<file path="config.mk">
export PLATFORM = sky130hd
export DESIGN_NAME = mem_access_ctrl
export DESIGN_NICKNAME = d
export VERILOG_FILES = /design/src/rtl/archev_mem_pkg.sv /design/src/rtl/load_formatter.sv /design/src/rtl/mem_access_ctrl.sv
export SDC_FILE = /design/constraint.sdc
export NUM_CORES = 1
export LEC_CHECK = 0
export CAP_MARGIN = 20
export CORE_MARGIN = 2
export CORE_UTILIZATION = 45
export CTS_CLUSTER_DIAMETER = 80
export DETAILED_ROUTE_END_ITERATION = 12
export HOLD_SLACK_MARGIN = 0.12
export PLACE_DENSITY = 0.78
export SETUP_SLACK_MARGIN = 0.02
export SYNTH_ARGS = -nofsm -noshare
export SYNTH_HDL_FRONTEND = slang
export SYNTH_SLANG_ARGS = --single-unit
</file>
<file path="constraint.sdc">
create_clock -name clk -period 3.2 [get_ports clk]
set_input_delay 0.64 -clock clk [delete_from_list [all_inputs] [get_ports clk]]
set_output_delay 0.64 -clock clk [all_outputs]
set_load 0.01 [all_outputs]
</file>
<file path="src/rtl/archev_mem_pkg.sv">
// Shared types and helpers for the ArcheV MEM-stage access controller.
// Holds state/width encodings, byte-enable constants and store-lane helpers.
package archev_mem_pkg;

    typedef enum logic [1:0] {
        IDLE   = 2'd0,
        ACCESS = 2'd1,
        DONE   = 2'd2
    } state_e;

    typedef enum logic [1:0] {
        BYTE = 2'd0,
        HALF = 2'd1,
        WORD = 2'd2
    } width_e;

    localparam logic [3:0] BE_ALL = 4'b1111;
    localparam logic [3:0] BE_LO  = 4'b0011;
    localparam logic [3:0] BE_HI  = 4'b1100;

    function automatic logic is_misaligned(input width_e w, input logic [1:0] a);
        logic r;
        case (w)
            HALF:    r = a[0];
            WORD:    r = (a != 2'b00);
            default: r = 1'b0;
        endcase
        return r;
    endfunction

    function automatic logic [3:0] store_be(input width_e w, input logic [1:0] a);
        logic [3:0] r;
        case (w)
            WORD:    r = BE_ALL;
            HALF:    r = a[1] ? BE_HI : BE_LO;
            default: r = 4'b0001 << a;
        endcase
        return r;
    endfunction

    // Replicate the store operand across every lane it could land in.
    function automatic logic [31:0] store_wdata(input width_e w, input logic [31:0] d);
        logic [31:0] r;
        case (w)
            WORD:    r = d;
            HALF:    r = {2{d[15:0]}};
            default: r = {4{d[7:0]}};
        endcase
        return r;
    endfunction

endpackage

</file>
<file path="src/rtl/load_formatter.sv">
// Combinational load-result formatter: selects the addressed byte/half of a
// memory word and sign- or zero-extends it to 32 bits.
module load_formatter
    import archev_mem_pkg::*;
(
    input  logic [31:0] i_rdata,
    input  logic [1:0]  i_addr_lo,
    input  width_e      i_width,
    input  logic        i_signed,
    output logic [31:0] o_data
);

    logic [7:0]  w_byte;
    logic [15:0] w_half;

    always_comb begin
        w_byte = i_rdata[7:0];
        case (i_addr_lo)
            2'd1:    w_byte = i_rdata[15:8];
            2'd2:    w_byte = i_rdata[23:16];
            2'd3:    w_byte = i_rdata[31:24];
            default: w_byte = i_rdata[7:0];
        endcase
        w_half = i_addr_lo[1] ? i_rdata[31:16] : i_rdata[15:0];
    end

    always_comb begin
        o_data = i_rdata;
        case (i_width)
            BYTE:    o_data = {{24{i_signed & w_byte[7]}}, w_byte};
            HALF:    o_data = {{16{i_signed & w_half[15]}}, w_half};
            default: o_data = i_rdata;
        endcase
    end

endmodule

</file>
<file path="src/rtl/mem_access_ctrl.sv">
// MEM-stage data-memory sequencer: IDLE -> ACCESS (req until ack or timeout)
// -> DONE (one-cycle release), stalling the pipeline for the access.
module mem_access_ctrl
    import archev_mem_pkg::*;
#(
    parameter int MAX_WAIT = 255
) (
    input  logic        clk,
    input  logic        rst,
    input  logic [31:0] alu_in,
    input  logic [31:0] rs2_data_in,
    input  logic        str_en_in,
    input  logic        load_en_in,
    input  logic        sb_en_in,
    input  logic        sh_en_in,
    input  logic        sw_en_in,
    input  logic        lb_en_in,
    input  logic        lh_en_in,
    input  logic        lw_en_in,
    input  logic        lbu_en_in,
    input  logic        lhu_en_in,
    input  logic [31:0] dmem_rdata,
    input  logic        dmem_ack,
    output logic        stall_out,
    output logic        dmem_req,
    output logic        dmem_we,
    output logic [31:0] dmem_addr,
    output logic [31:0] dmem_wdata,
    output logic [3:0]  dmem_be,
    output logic [31:0] load_data_out,
    output logic        load_valid_out,
    output logic        misalign_out,
    output logic        timeout_out,
    output logic [1:0]  dbg_state_out
);

    localparam int CNT_W = $clog2(MAX_WAIT + 1);
    localparam logic [CNT_W-1:0] CNT_LAST = CNT_W'(MAX_WAIT - 1);

    // dmem handshake: dmem_req stays high with address/data/enables frozen
    // until the first cycle dmem_ack is sampled high while in ACCESS; that
    // cycle completes the transfer. dmem_ack in any other state is ignored.

    state_e           r_state;
    state_e           w_next_state;
    logic [29:0]      r_addr_word;
    logic [1:0]       r_addr_lo;
    logic             r_we;
    logic [3:0]       r_be;
    logic [31:0]      r_wdata;
    width_e           r_width;
    logic             r_signed;
    logic [CNT_W-1:0] r_cnt;
    logic             r_timeout;
    logic [31:0]      r_load_data;

    logic             w_acc;
    logic             w_is_store;
    width_e           w_st_width;
    width_e           w_ld_width;
    width_e           w_width;
    logic             w_ld_signed;
    logic             w_misalign;
    logic [31:0]      w_fmt_data;

    // A store wins when both enables are raised; unsigned wins on conflict.
    always_comb begin
        w_acc      = str_en_in | load_en_in;
        w_is_store = str_en_in;
        w_st_width = sw_en_in ? WORD : (sh_en_in ? HALF : (sb_en_in ? BYTE : BYTE));
        w_ld_width = lw_en_in ? WORD : ((lh_en_in | lhu_en_in) ? HALF : BYTE);
        if (lw_en_in) begin
            w_ld_signed = 1'b0;
        end else if (lh_en_in | lhu_en_in) begin
            w_ld_signed = lh_en_in & ~lhu_en_in;
        end else begin
            w_ld_signed = lb_en_in & ~lbu_en_in;
        end
        w_width    = w_is_store ? w_st_width : w_ld_width;
        w_misalign = is_misaligned(w_width, alu_in[1:0]);
    end

    load_formatter u_load_formatter (
        .i_rdata   (dmem_rdata),
        .i_addr_lo (r_addr_lo),
        .i_width   (r_width),
        .i_signed  (r_signed),
        .o_data    (w_fmt_data)
    );

    always_ff @(posedge clk) begin
        if (rst) begin
            r_state     <= IDLE;
            r_addr_word <= '0;
            r_addr_lo   <= '0;
            r_we        <= 1'b0;
            r_be        <= '0;
            r_wdata     <= '0;
            r_width     <= BYTE;
            r_signed    <= 1'b0;
            r_cnt       <= '0;
            r_timeout   <= 1'b0;
            r_load_data <= '0;
        end else begin
            r_state <= w_next_state;
            case (r_state)
                IDLE: begin
                    r_cnt     <= '0;
                    r_timeout <= 1'b0;
                    if (w_acc && !w_misalign) begin
                        r_addr_word <= alu_in[31:2];
                        r_addr_lo   <= alu_in[1:0];
                        r_we        <= w_is_store;
                        r_width     <= w_width;
                        r_signed    <= w_is_store ? 1'b0 : w_ld_signed;
                        r_be        <= w_is_store ? store_be(w_width, alu_in[1:0]) : BE_ALL;
                        r_wdata     <= w_is_store ? store_wdata(w_width, rs2_data_in) : '0;
                    end
                end
                ACCESS: begin
                    if (dmem_ack) begin
                        if (!r_we) begin
                            r_load_data <= w_fmt_data;
                        end
                    end else if (r_cnt == CNT_LAST) begin
                        r_timeout   <= 1'b1;
                        r_load_data <= '0;
                    end else begin
                        r_cnt <= r_cnt + CNT_W'(1);
                    end
                end
                default: begin
                end
            endcase
        end
    end

    // Outputs are forced low while rst is high, even before the reset edge.
    always_comb begin
        w_next_state   = r_state;
        stall_out      = 1'b0;
        dmem_req       = 1'b0;
        dmem_we        = 1'b0;
        dmem_addr      = '0;
        dmem_wdata     = '0;
        dmem_be        = '0;
        load_valid_out = 1'b0;
        misalign_out   = 1'b0;
        timeout_out    = 1'b0;
        if (!rst) begin
            case (r_state)
                IDLE: begin
                    if (w_acc) begin
                        if (w_misalign) begin
                            misalign_out = 1'b1;
                        end else begin
                            stall_out    = 1'b1;
                            w_next_state = ACCESS;
                        end
                    end
                end
                ACCESS: begin
                    stall_out  = 1'b1;
                    dmem_req   = 1'b1;
                    dmem_we    = r_we;
                    dmem_addr  = {r_addr_word, 2'b00};
                    dmem_wdata = r_wdata;
                    dmem_be    = r_be;
                    if (dmem_ack || (r_cnt == CNT_LAST)) begin
                        w_next_state = DONE;
                    end
                end
                DONE: begin
                    load_valid_out = ~r_we & ~r_timeout;
                    timeout_out    = r_timeout;
                    w_next_state   = IDLE;
                end
                default: begin
                    w_next_state = IDLE;
                end
            endcase
        end
    end

    assign load_data_out = r_load_data;
    assign dbg_state_out = rst ? 2'd0 : r_state;

endmodule

</file>
[After elaboration in Yosys (flattened, before gate mapping)]
Cells that the tools add are included.
Word-level totals
  flip-flop bits (word level): 115
  input port bits: 109
  word-level logic and storage cells: 106
Cells by class
  add/subtract/negate cells: 1
  equality and inequality tests: 16
  shift-type cells: 1
  muxes and demuxes: 53
  bitwise gates (word level): 11
  reduce and logical (&&, ||, !) cells: 13
Operators by type and width (count)
  two-way mux 32 bit: 8
  case mux 32 bit (2 select lines): 2
  case mux 8 bit (3 select lines): 1
  two-way mux 1 bit: 22
  two-way mux 16 bit: 1
  two-way mux 4 bit: 4
  two-way mux 8 bit: 2
  case mux 8 bit (2 select lines): 1
  two-way mux 2 bit: 7
  inequality test 2 bit, second input constant: 7
  AND reduction 3 bit: 4
  adder 8 x 1 -> 8 bit, second input constant: 1
  equality test 2 x 1 -> 1 bit, second input constant: 4
  equality test 2 bit, second input constant: 4
  equality test 8 bit, second input constant: 1
  case mux 4 bit (2 select lines): 1
  case mux 1 bit (2 select lines): 3
  nonzero test 2 bit: 3
  bitwise AND 1 bit: 5
  logical NOT 2 bit: 2
  inverter 1 bit: 4
  case mux 2 bit (2 select lines): 1
  << shifter 1 x 2 -> 4 bit, first input constant: 1
  OR 1 bit: 2
  4 further kinds: 4

[Longest topological paths before layout]
  depth in word-level cells: 10
  depth in mapped cells: 10
  depth with buffers taken out: 8

[Cells and area by module]
From an unflattened synthesis, not the netlist that was laid out.
Second synthesis, totals
  cells, all modules: 755
  area, all modules: 6411.1 µm²
Modules (own cells, without submodules)
  mem_access_ctrl: times used 1, cells each 622, area an instance 5387.7 µm²
  load_formatter: times used 1, cells each 133, area an instance 1023.5 µm²

[Worst setup path after synthesis]
No wires, ideal clock.
  path kind: input to output
  start: in str_en_in
  end: out stall_out
  arrival time: 2313 ps
  path slack: 247 ps
  stages on the path: 9
  path through: mux2i_2 o311ai_1 ha_1 o21ai_0 a21o_1 buf_2 nand2_1 clkbuf_1 o22ai_1
Between the ends
  longest elaborated chain between the ends: 7
  elaborated cells between the ends (all ways): 9
  those cells by class: 2 x eq/ne; 6 x mux; 1 x bitwise
Ends and longest elaborated chain
  start, declared: RTL line mem_access_ctrl.sv:12  | input logic str_en_in,
  two-way mux 2 bit: RTL line mem_access_ctrl.sv:79  | w_width = w_is_store ? w_st_width : w_ld_width;
  equality test 2 bit or equality test 2 x 1 -> 1 bit (tied branches): RTL line archev_mem_pkg.sv:23  | case (w)
  case mux 1 bit (2 select lines): RTL line archev_mem_pkg.sv:23
  two-way mux 1 bit: RTL line mem_access_ctrl.sv:154  | if (w_misalign) begin
  two-way mux 1 bit *: RTL line mem_access_ctrl.sv:153  | if (w_acc) begin
  case mux 1 bit (2 select lines) *: RTL line mem_access_ctrl.sv:151  | case (r_state)
  two-way mux 1 bit *: RTL line mem_access_ctrl.sv:150  | if (!rst) begin
  end, declared: RTL line mem_access_ctrl.sv:24  | output logic stall_out,
Every way passes the cells marked *; elsewhere a longest branch is shown, timed or not.

[Final worst setup path]
  start: in lw_en_in
  end: out stall_out
Between the ends
  longest elaborated chain between the ends: 8
  elaborated cells between the ends (all ways): 9
  those cells by class: 2 x eq/ne; 7 x mux
Ends and longest elaborated chain
  start, declared: RTL line mem_access_ctrl.sv:19  | input logic lw_en_in,
  two-way mux 2 bit *: RTL line mem_access_ctrl.sv:71  | w_ld_width = lw_en_in ? WORD : ((lh_en_in | lhu_en_in) ? HALF : BYTE);
  two-way mux 2 bit *: RTL line mem_access_ctrl.sv:79
  named net w_width[1]: RTL line mem_access_ctrl.sv:61  | width_e w_width;
  equality test 2 bit or equality test 2 x 1 -> 1 bit (tied branches): RTL line archev_mem_pkg.sv:23
  case mux 1 bit (2 select lines) *: RTL line archev_mem_pkg.sv:23
  two-way mux 1 bit *: RTL line mem_access_ctrl.sv:154
  two-way mux 1 bit *: RTL line mem_access_ctrl.sv:153
  case mux 1 bit (2 select lines) *: RTL line mem_access_ctrl.sv:151
  two-way mux 1 bit *: RTL line mem_access_ctrl.sv:150
The timed path passes the listed nets; every way through them passes the cells marked *.

==> flow_metrics.py <==
metrics = {
    "run_status": {
        "status": "finished, final reports clean",
    },
    "worst_setup_path": {
        "rrSetupSlack_ns": 1.02,
        "critPathLaunch": "lw_en_in",
        "crit_path_start_kind": "input port",
        "path_class": "input port to output pin",
        "critPathArrivalTime_ns": 2.41,
        "reg2regPathDepth": 5,
        "cp_max_fo": 4,
        "reg2reg_from": "r_state[0]",
        "rr_endpoint": "r_signed",
        "critical_path_required_ns": 2.56,
        "worstSetupEndpointType": "output pin",
    },
    "layout": {
        "drive_above_1_share_pct": 11.2,
        "nNetsFinal": 1026,
        "fin_area_sq_mm": 0.00888,
        "antenna_cells": 0,
        "area_growth_pct": 49.6,
        "fin_cells": 1097,
    },
    "yosys": {
        "syn-cell-area_sq_mm": 0.00594,
        "ys_warn_count": 0,
        "synth_seq_area_share_pct": 38.8,
        "yosysTopAreaCellShare_pct": 38.8,
        "synth-main-ff-cell": "dfxtp_1",
        "yosys-top-cells-area": "dfxtp_1 (39%), and2_1 (7.8%), a21oi_1 (7.3%), o21ai_0 (6.5%), o2bb2ai_1 (3.2%)",
        "yosys.area.top_type": "dfxtp_1",
        "synth.distinct_cells": 59,
        "synth_cells": 718,
        "syn_area_per_cell_sq_um": 8.27,
        "async_reset_ff_share_pct": 0,
        "synth-edff-count": 0,
        "synth_seq_cells": 115,
    },
    "timing": {
        "worst_slew_pin_slew_ns": 1.05,
        "grt_setup_unrepaired": "no",
        "post-route-period-util_pct": 95.3,
        "clock_skew_ns": 0.00498,
        "setup_viol": 0,
        "slew_headroom_pct": 29.5,
        "setup_tns_ns": 0,
        "max_freq_ghz": 0.328,
        "finalMaxSlewViolations": 0,
        "hold_viol_final": 0,
        "fin_crit_ns": 3.05,
        "setup_ws_ns": 0.151,
    },
    "placed_design": {
        "port_buffers": 213,
        "gp_congestion": 0.959,
        "placed_cell_area_sq_mm": 0.00826,
        "pre_cts_slack_ns": -0.651,
        "dp_hpwl_um": 13800,
        "place_inst": 1062,
    },
    "detailed_routing": {
        "drt_iter0_markers": 585,
        "drtAntennaViolNets": 0,
        "dr_total_vias": 6395,
        "wire_per_inst_um": 18.0,
        "wirelength_um": 19800,
        "vias_per_cell": 5.83,
        "drt-pass1-iter-count": 5,
        "route.detailed.drc": 0,
    },
    "clock_tree": {
        "insertion_delay_ns": 0.41,
        "root_buffer": "clkbuf_16",
        "numCtsBuffers": 17,
        "cts.sinks": 115,
        "clk_pin_slew_worst_paths_ns": 0.05,
        "htreeDepth": 4,
        "cts_tree": "built",
        "cts_buffer_depth": 2,
    },
    "die": {
        "ios": 217,
        "die_w_um": 119,
        "die_area_sq_mm": 0.0141,
        "placement_rows": 41,
        "die_y_um": 119,
        "coreArea_sq_mm": 0.0128,
        "start_util_pct": 46.5,
    },
    "pwr": {
        "peakVddDrop_v": 0.000342,
        "p_sw_share_pct": 28.2,
        "seq_power_share_pct": 37.0,
        "finalPower_mw": 4.33,
        "p_leak_nw": 3.25,
        "powerDensity_mw_per_mm2": 487,
        "p_switching_mw": 1.22,
        "p_int_mw": 3.11,
        "p_comb_share_pct": 22.3,
        "clockPowerShare_pct": 40.7,
    },
    "hold_path": {
        "hold_end": "load_data_out[13]",
        "hp-start": "load_data_out[13]",
        "hp-class": "register to register",
        "holdPathStages": 1,
    },
    "flow_run": {
        "cap_viol_max_count": 0,
    },
    "global_route": {
        "grt_usage_pct": 27.3,
        "grt.overflow.total": 0,
        "grt_max_degree": 70,
        "grt_pass1_wl_um": 31200,
        "grt_pass1_vias": 6152,
        "grt_antenna_before_repair": 0,
    },
}
[per-layer routing]
metal	up-vias	global-route usage (%)	wire length [um]
met5	-	0	0
met4	0	10.3	484
met3	48	7.90	1640
met1	3029	34.6	8240
li1	3004	-	-
met2	314	43.9	9410
[cells in the mapped netlist, drive strengths merged, types with 4 or more instances]
master	count
nand2	34
a22oi	8
buf	32
or3	4
a32o	8
a22o	10
o2bb2ai	22
a21oi	88
nand2b	22
nor4	11
a21boi	9
a211oi	5
ha	4
nand4	26
o21ai	81
nor2	8
inv	12
clkbuf	40
mux2i	11
nor3	5
a31o	9
dfxtp	115
mux2	7
nand3	37
and2	74
[layout make-up]
type | count | area [sq um]
Clock buffer | 26 | 499
Clock inverter | 5 | 50.0
Fill cell | 981 | 3890
Inverter | 12 | 45.0
Multi-Input combinational cell | 520 | 3360
Sequential cell | 115 | 2300
Tap cell | 172 | 215
Timing Repair Buffer | 247 | 2410
[power by group through the flow]
| stage | logic (mW) | registers, mW | clock network [mW] |
|---|---|---|---|
| CTS | 0.941 | 1.60 | 1.78 |
| finish | 0.965 | 1.60 | 1.76 |
| detailed placement | 0.931 | 1.63 | 0 |
| floorplan | 0.550 | 1.60 | 0 |
| global route | 1.04 | 1.61 | 1.85 |
| global placement | 0.907 | 1.62 | 0 |
[sequential cells by signal, indices dropped and copies added (netlist names)]
register and cells:
r_signed 1, r_wdata 32, r_cnt 8, r_be 4, r_width 2, r_addr_word 30
load_data_out 32, r_we 1, r_state 2, r_timeout 1, r_addr_lo 2
[layout by cell type (no fill, tap or decap), types with 4 or more instances in the layout]
cell type / netlist / final
nor4_1: 11 / 11
nand2b_1: 21 / 21
a31o_2: 9 / 9
dfxtp_1: 115 / 115
nand3_1: 37 / 37
nand2_1: 34 / 32
clkinv_2: 0 / 4
nand4_1: 25 / 25
mux2i_1: 10 / 10
or3_1: 4 / 4
a21oi_1: 87 / 87
clkbuf_8: 0 / 4
o21ai_0: 77 / 76
a32o_1: 8 / 8
a22oi_1: 8 / 8
a211oi_1: 5 / 5
buf_4: 2 / 31
nor2_1: 8 / 7
mux2_2: 7 / 7
o2bb2ai_1: 22 / 22
clkbuf_1: 40 / 5
inv_1: 12 / 12
a21boi_0: 9 / 9
and2_1: 74 / 74
clkbuf_16: 0 / 17
a22o_1: 10 / 10
clkdlybuf4s50_1: 0 / 207
[cells by family (layout without fill, tap and decap cells)]
group           count (synthesis)  after routing  share of synthesized area, %
other cells                     1              2                        0.0632
xor+xnor                        1              1                         0.148
buf+inv                        84            290                          6.09
mux                            19             19                          3.62
simple gates                  237            237                          23.4
flops                         115            115                          38.8
fa+ha+maj                       4              4                         0.843
compound gates                257            257                          27.1
[worst max-delay path by stage]
stage	end
detailed placement	stall_out
floorplan	stall_out
global route	stall_out
global placement	stall_out
CTS	stall_out
finish	stall_out
[critical path: stages]
cell and delay, ns:
clkdlybuf4s50_1 0.44, mux2i_2 0.24, buf_4 0.17, inv_1 0.04, ha_2 0.19, o21ai_2 0.18, a21o_4 0.18, nand2_4 0.06
o22ai_2 0.10, buf_2 0.16
[repair_timing]
action                                  4_1_cts  5_1_grt
pin swaps                                     2        3
hold buffers                                  0        0
endpoints found under the setup margin        2        2
gates cloned                                  0        0
buffers inserted                              1        3
gates resized for setup                      13        9
[through the flow]
stage | utilization [%] | hold WS [ns]
after floorplan | - | 0.445
after global placement | 64.7 | 0.443
after detailed placement | 64.7 | 0.454
after CTS | 69.2 | 0.468
after global routing | 69.6 | 0.478
final | 69.6 | 0.467
Note: power is estimated with default switching activity, not from simulation.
··········
## Brief
In the records above, locate every line with the string "automatic" and copy it.

## Task solution
    function automatic logic is_misaligned(input width_e w, input logic [1:0] a);
    function automatic logic [3:0] store_be(input width_e w, input logic [1:0] a);
    function automatic logic [31:0] store_wdata(input width_e w, input logic [31:0] d);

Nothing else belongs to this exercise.